First-in-human Study of Interferon-y PET Imaging to Assess Response to Immunotherapy
Sponsor:

Nerissa T. Viola

Information provided by (Responsible Party):

Nerissa T. Viola

Brief Summary:

The goal of this clinical trial is to investigate the use of \[89Zr\]Zr-DFO-emapalumab as an IFN-γ PET imaging agent to detect lesions and response to therapy among treatment-naïve non-small cell lung cancer (NSCLC) patients.
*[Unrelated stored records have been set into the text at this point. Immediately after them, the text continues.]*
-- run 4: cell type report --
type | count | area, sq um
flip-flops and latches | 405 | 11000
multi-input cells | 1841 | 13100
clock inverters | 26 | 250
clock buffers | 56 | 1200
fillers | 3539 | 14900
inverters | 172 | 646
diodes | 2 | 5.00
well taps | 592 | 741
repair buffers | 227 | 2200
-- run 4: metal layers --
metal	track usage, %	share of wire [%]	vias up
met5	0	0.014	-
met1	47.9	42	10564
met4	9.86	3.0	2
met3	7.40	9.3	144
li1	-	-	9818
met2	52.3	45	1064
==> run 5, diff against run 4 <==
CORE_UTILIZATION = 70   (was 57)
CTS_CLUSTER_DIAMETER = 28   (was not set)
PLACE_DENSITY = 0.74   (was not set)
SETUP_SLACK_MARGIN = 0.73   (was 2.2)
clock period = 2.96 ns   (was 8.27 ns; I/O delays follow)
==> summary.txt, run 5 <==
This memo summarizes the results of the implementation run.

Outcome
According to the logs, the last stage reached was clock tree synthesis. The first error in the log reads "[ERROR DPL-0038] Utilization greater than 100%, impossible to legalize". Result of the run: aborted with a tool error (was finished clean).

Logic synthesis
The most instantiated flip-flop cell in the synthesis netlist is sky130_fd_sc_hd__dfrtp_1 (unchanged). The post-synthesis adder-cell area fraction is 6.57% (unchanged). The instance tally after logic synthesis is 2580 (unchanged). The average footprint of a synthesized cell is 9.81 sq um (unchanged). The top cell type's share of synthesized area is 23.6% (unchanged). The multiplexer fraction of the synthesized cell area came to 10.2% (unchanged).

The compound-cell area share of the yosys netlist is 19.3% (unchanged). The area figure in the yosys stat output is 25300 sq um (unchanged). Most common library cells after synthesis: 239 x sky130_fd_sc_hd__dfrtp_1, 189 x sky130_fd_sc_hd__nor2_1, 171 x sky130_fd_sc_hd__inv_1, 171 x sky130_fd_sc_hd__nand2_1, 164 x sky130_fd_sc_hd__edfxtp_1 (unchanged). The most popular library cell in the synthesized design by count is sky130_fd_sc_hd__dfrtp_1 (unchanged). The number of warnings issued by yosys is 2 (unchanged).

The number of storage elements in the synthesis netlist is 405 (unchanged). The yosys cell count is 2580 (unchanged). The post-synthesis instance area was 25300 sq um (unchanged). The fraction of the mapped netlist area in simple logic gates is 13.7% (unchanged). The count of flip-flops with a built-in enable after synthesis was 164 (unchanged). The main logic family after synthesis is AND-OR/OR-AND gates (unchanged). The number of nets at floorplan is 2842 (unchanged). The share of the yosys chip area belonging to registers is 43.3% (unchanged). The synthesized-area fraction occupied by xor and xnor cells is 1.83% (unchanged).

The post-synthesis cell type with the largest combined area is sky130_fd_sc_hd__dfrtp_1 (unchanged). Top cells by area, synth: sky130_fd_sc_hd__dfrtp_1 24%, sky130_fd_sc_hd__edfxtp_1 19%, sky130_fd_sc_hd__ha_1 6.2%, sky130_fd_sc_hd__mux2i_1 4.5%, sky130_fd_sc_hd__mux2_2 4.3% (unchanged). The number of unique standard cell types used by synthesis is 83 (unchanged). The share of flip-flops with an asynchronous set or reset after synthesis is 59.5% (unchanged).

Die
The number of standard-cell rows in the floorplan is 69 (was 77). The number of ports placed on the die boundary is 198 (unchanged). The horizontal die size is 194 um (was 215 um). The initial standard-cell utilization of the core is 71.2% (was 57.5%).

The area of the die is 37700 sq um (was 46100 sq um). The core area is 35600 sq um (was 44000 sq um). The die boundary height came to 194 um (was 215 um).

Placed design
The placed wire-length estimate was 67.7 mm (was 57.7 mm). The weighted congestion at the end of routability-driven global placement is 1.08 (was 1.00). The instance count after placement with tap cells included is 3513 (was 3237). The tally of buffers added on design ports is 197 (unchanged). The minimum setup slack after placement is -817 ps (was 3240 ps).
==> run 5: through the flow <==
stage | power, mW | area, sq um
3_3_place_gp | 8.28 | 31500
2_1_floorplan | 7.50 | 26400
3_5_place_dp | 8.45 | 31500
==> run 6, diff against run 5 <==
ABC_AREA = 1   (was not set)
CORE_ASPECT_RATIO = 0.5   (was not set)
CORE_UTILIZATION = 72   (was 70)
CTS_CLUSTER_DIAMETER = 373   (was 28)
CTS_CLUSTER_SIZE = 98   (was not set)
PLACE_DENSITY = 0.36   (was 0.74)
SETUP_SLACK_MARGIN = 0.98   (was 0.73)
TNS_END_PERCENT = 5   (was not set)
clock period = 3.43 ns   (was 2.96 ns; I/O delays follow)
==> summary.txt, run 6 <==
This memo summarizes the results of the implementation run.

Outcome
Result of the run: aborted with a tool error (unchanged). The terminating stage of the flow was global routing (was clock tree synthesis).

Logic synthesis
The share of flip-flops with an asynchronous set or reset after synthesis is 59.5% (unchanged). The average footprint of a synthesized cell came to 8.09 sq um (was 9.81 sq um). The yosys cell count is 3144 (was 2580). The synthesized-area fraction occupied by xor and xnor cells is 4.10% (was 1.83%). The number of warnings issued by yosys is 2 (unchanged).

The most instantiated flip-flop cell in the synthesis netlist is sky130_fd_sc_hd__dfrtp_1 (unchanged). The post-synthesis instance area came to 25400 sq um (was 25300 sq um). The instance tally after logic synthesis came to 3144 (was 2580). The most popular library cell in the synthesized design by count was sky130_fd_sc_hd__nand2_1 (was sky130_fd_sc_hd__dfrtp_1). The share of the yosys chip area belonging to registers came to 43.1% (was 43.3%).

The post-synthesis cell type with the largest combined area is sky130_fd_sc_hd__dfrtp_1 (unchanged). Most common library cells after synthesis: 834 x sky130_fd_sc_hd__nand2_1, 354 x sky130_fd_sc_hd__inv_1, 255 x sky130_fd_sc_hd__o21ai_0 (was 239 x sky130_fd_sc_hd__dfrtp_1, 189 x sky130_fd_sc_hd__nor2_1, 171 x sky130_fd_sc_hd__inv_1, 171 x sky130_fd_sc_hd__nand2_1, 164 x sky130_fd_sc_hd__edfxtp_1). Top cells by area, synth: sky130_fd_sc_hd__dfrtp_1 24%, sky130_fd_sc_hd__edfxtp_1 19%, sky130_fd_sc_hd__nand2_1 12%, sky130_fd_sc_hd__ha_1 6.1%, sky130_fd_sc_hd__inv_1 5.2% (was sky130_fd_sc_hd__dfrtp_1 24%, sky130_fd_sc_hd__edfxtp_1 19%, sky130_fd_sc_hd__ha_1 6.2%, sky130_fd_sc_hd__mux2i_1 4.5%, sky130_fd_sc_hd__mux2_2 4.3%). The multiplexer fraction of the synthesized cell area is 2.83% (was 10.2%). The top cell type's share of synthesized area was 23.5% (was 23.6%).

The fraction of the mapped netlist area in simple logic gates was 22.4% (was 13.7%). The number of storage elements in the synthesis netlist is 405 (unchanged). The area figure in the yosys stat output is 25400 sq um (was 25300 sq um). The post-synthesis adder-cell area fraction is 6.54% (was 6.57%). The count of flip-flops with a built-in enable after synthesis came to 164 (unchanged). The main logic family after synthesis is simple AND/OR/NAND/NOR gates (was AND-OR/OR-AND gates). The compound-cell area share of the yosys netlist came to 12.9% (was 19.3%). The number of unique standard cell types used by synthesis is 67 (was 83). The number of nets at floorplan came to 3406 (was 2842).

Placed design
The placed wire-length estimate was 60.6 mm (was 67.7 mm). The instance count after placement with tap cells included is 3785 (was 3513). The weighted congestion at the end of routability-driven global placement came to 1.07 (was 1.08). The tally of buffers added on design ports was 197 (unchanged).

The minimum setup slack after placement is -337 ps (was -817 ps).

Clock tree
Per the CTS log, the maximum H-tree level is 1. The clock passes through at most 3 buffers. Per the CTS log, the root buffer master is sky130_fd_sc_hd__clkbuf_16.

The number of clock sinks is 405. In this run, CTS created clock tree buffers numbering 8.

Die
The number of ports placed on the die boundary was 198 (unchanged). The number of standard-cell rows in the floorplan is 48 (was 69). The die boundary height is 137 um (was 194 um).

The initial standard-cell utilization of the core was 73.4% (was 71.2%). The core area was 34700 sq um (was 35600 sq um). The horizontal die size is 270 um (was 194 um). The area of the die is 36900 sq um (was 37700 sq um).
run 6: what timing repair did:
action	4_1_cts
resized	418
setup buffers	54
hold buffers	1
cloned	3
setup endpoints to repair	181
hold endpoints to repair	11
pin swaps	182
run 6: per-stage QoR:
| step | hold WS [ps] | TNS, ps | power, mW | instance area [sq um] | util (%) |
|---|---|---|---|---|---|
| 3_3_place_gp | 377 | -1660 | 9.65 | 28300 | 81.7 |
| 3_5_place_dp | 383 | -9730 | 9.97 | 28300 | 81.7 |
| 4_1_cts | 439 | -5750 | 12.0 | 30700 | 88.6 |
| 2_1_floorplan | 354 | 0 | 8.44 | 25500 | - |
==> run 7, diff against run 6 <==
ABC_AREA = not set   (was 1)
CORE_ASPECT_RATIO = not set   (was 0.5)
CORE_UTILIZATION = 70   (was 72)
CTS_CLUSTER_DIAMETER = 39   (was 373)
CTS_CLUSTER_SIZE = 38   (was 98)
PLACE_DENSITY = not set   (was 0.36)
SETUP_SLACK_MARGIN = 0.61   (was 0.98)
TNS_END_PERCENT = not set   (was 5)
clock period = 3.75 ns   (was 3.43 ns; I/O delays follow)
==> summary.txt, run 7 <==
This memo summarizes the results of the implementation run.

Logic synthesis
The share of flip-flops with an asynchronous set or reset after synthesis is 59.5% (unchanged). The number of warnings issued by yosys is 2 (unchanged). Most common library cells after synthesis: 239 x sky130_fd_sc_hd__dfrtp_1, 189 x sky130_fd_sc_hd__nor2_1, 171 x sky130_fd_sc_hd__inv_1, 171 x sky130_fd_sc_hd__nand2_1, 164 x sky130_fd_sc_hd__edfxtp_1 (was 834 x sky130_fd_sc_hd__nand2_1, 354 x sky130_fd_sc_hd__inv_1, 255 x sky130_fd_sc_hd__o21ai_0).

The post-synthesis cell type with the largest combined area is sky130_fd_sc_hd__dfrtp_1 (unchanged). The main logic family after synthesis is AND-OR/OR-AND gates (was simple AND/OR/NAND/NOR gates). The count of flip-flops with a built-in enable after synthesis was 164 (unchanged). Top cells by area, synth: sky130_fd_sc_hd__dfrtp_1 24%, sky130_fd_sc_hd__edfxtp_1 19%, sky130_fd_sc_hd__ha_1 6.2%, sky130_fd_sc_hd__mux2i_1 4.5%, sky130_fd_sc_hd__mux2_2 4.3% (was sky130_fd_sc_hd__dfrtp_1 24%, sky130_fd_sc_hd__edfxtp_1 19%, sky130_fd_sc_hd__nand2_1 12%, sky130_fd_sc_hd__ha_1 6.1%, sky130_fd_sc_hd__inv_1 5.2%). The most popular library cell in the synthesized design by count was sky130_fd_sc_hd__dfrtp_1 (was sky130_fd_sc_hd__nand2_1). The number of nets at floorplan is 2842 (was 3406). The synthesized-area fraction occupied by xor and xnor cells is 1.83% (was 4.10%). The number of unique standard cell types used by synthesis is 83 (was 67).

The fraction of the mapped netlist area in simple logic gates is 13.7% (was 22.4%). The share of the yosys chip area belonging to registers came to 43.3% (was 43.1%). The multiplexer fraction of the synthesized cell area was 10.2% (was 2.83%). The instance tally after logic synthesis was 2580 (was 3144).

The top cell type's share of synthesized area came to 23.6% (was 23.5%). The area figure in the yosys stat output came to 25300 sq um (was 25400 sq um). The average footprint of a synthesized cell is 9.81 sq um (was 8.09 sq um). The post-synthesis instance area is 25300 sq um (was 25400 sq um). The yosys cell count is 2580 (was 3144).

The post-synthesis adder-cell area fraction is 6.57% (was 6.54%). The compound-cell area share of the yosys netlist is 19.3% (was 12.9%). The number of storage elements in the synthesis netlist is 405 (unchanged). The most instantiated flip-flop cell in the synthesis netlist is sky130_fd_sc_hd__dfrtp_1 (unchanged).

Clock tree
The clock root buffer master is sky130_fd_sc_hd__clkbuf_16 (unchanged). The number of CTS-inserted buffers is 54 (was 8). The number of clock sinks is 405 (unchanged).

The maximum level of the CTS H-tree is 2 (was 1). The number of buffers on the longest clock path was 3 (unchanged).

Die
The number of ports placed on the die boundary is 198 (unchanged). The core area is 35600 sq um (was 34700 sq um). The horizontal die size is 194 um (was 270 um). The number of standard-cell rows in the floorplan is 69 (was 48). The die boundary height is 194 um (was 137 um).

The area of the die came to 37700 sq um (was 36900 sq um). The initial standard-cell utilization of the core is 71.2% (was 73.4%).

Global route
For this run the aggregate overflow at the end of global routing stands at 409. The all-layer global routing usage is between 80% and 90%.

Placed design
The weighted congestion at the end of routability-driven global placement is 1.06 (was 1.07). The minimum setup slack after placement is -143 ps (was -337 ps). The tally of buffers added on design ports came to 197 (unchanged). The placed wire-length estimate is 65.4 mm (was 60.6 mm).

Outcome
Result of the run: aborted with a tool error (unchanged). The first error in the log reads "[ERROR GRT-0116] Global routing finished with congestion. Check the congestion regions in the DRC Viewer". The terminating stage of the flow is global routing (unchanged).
PET scans following the imaging agent will be completed prior to and about 30 days after starting immunotherapy.

Condition or disease

Non Small Cell Lung Cancer

Intervention/treatment

[89Zr]Zr-DFO-emapalumab

Phase

PHASE1

Detailed Description:

Participants will be enrolled into the clinical trial once confirmed eligible. Screening activities include, standard of care blood work, medical history and a physical exam. -Within 14 days of starting immunotherapy, participants will complete PET scans 1-2 hours post-tracer administration, again on the day following tracer administration, and 3-5 days after the tracer administration. This sequence may be repeated 25-45 days after the start of treatment with immunotherapy for a total of two tracer injections and up to six PET scans.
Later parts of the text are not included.